A memorial is dedicated to the victims of the 2022 mass shooting at Robb Elementary School on 27 April 2023 in Uvalde, Texas. At the time, the city of Uvalde prepared to mark the first anniversary of the mass shooting at Robb Elementary School, which left 19 children and two adults dead. (Photo by Brandon Bell, Getty Images)

In School Shooting Settlement, Uvalde Officials Commit to Systemic Changes

The city of Uvalde, Texas, reached a settlement with the families of 17 children who were killed and two children who were injured in a 2022 elementary school massacre. To avert a lawsuit, the city will overhaul its police force, create a permanent memorial to the victims of the shooting—including the 19 children and two teachers who were killed—and pay $2 million, The New York Times reported.

The settlement was announced yesterday in Uvalde, two days before the two-year anniversary of the attack. The families said that the settlement with the city was capped at $2 million—roughly 7 percent of the city’s 2023-2024 total budgeted revenue—because “they didn’t want to bankrupt the city where they still live,” the Associated Press (AP) reported. The city’s insurance coverage will cover the settlement.

The city agreed to a new “fitness for duty” standard and enhanced training for city police officers. An attorney for the families, Josh Koskoff, said during a press conference that the state’s failure to protect students started long before the shooting, noting that Texas failed to provide small communities like Uvalde with resources to recruit and train qualified officers.

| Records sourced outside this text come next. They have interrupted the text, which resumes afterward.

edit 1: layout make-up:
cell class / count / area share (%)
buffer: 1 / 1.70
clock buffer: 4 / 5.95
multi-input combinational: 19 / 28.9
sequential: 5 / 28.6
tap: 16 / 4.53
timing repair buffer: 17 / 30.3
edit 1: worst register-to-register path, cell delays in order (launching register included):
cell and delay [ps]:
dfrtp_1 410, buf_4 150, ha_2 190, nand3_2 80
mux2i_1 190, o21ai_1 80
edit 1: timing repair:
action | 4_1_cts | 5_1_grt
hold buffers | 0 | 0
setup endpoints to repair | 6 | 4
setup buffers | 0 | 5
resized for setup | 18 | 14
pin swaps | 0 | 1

As part of the settlement, the city agreed to designate 24 May as a day of remembrance, build a community center, provide mental health services for survivors and victims’ families, and do a better job of maintaining the cemetery where many victims are buried, the Times outlined.

At the same press conference where the settlement was announced, the families said they filed a new $500 million federal lawsuit against 92 Texas Department of Public Safety (DPS) officers who were among hundreds of law enforcement personnel that waited 77 minutes to confront the gunman at Uvalde’s Robb Elementary School, according to the Texas Tribune.

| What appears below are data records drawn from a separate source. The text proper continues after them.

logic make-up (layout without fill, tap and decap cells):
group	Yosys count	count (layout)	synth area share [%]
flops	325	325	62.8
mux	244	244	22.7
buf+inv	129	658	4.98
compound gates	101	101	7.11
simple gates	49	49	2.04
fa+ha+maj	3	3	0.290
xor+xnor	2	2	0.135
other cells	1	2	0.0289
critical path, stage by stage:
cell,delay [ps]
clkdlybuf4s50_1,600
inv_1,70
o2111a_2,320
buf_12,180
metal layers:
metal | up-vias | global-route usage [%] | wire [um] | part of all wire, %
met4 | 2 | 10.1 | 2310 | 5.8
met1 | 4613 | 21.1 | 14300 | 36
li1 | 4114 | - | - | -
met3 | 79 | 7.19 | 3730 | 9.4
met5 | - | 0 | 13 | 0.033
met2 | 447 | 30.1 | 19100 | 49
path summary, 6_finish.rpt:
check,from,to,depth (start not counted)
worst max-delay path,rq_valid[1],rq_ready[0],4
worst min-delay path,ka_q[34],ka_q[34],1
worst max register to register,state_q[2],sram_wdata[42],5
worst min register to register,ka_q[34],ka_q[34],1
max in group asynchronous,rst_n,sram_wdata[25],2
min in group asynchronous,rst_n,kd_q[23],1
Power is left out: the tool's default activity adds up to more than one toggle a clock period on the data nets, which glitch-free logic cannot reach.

“Nearly 100 officers from the Texas Department of Public Safety have yet to face a shred of accountability for cowering in fear while my daughter and nephew bled to death in their classroom,” Veronica Luevanos, whose daughter Jailah and nephew Jayce were killed, said in a statement.

According to the Tribune, the families' lawsuit “will likely need to overcome a judicial doctrine called qualified immunity, which shields government officials, including law enforcement officers, from liability in lawsuits. Overcoming that immunity will require establishing that the officers violated a constitutional right.”

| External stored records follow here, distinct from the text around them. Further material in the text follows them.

File: config.mk
export PLATFORM = sky130hd
export DESIGN_NAME = vga_sync_decoder
export DESIGN_NICKNAME = d
export VERILOG_FILES = /design/src/rtl/vga_sync_decoder.sv
export SDC_FILE = /design/constraint.sdc
export NUM_CORES = 1
export LEC_CHECK = 0
export CORE_ASPECT_RATIO = 1.4
export CORE_MARGIN = 2
export CORE_UTILIZATION = 45
export CTS_CLUSTER_DIAMETER = 200
export DETAILED_ROUTE_END_ITERATION = 10
export GPL_ROUTABILITY_DRIVEN = 0
export GPL_TIMING_DRIVEN = 0
export PLACE_DENSITY = 0.68
export SKIP_LAST_GASP = 1
export SYNTH_ARGS = -nofsm -noshare
export SYNTH_HDL_FRONTEND = slang
export SYNTH_SLANG_ARGS = --single-unit
File: constraint.sdc
create_clock -name i_clk -period 3.7 [get_ports i_clk]
set_input_delay 0.555 -clock i_clk [delete_from_list [all_inputs] [get_ports i_clk]]
set_output_delay 0.555 -clock i_clk [all_outputs]
set_load 0.02 [all_outputs]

“A trove of recorded investigative interviews and body camera footage obtained by ProPublica, The Texas Tribune, and FRONTLINE showed that officers failed to set up a clear command structure and spread incorrect information that caused them to treat the shooter as a barricaded suspect and not an active threat—even as children and teachers inside the classrooms called 911 pleading for help,” the Tribune added. “No single officer engaged the shooter for more than an hour despite training that says they should do so as quickly as possible if anyone is hurt.”

About 72 percent of the 376 law enforcement officers who descended on the school to respond to the shooting had received some sort of active shooter training, but most had only taken it once during their careers, the Tribune explained. After the shooting, Texas mandated that police receive 16 hours of active shooter training every two years.

The families are also suing Mandy Gutierrez, who was the principal at Robb Elementary at the time, and Pedro “Pete” Arredondo, who was the school district police chief, for their “inaction” during the shooting.

The lawsuits follow two investigative reports into the shooting and response, including one commissioned by the City of Uvalde that evaluated that police “acted in good faith” and did not violate protocol in their response. The report did highlight numerous problems in the delayed response, including an inability of police to clearly communicate with each other, chaotic management, and concerns about how to breach the classroom door.

That report was preceded by a harsher one published in January by the U.S. Department of Justice, which determined that law enforcement was responsible for “cascading failures of leadership, decision making, tactics, policy, and training” before, during, and after the mass shooting.

“The most significant failure was that responding officers should have immediately recognized the incident as an active shooter situation,” the report added. The nearly 600-page report detailed that law enforcement officers failed to focus and dedicate their efforts into entering the room the shooter was in, where victims already needed emergency medical attention, Security Management reported earlier this year.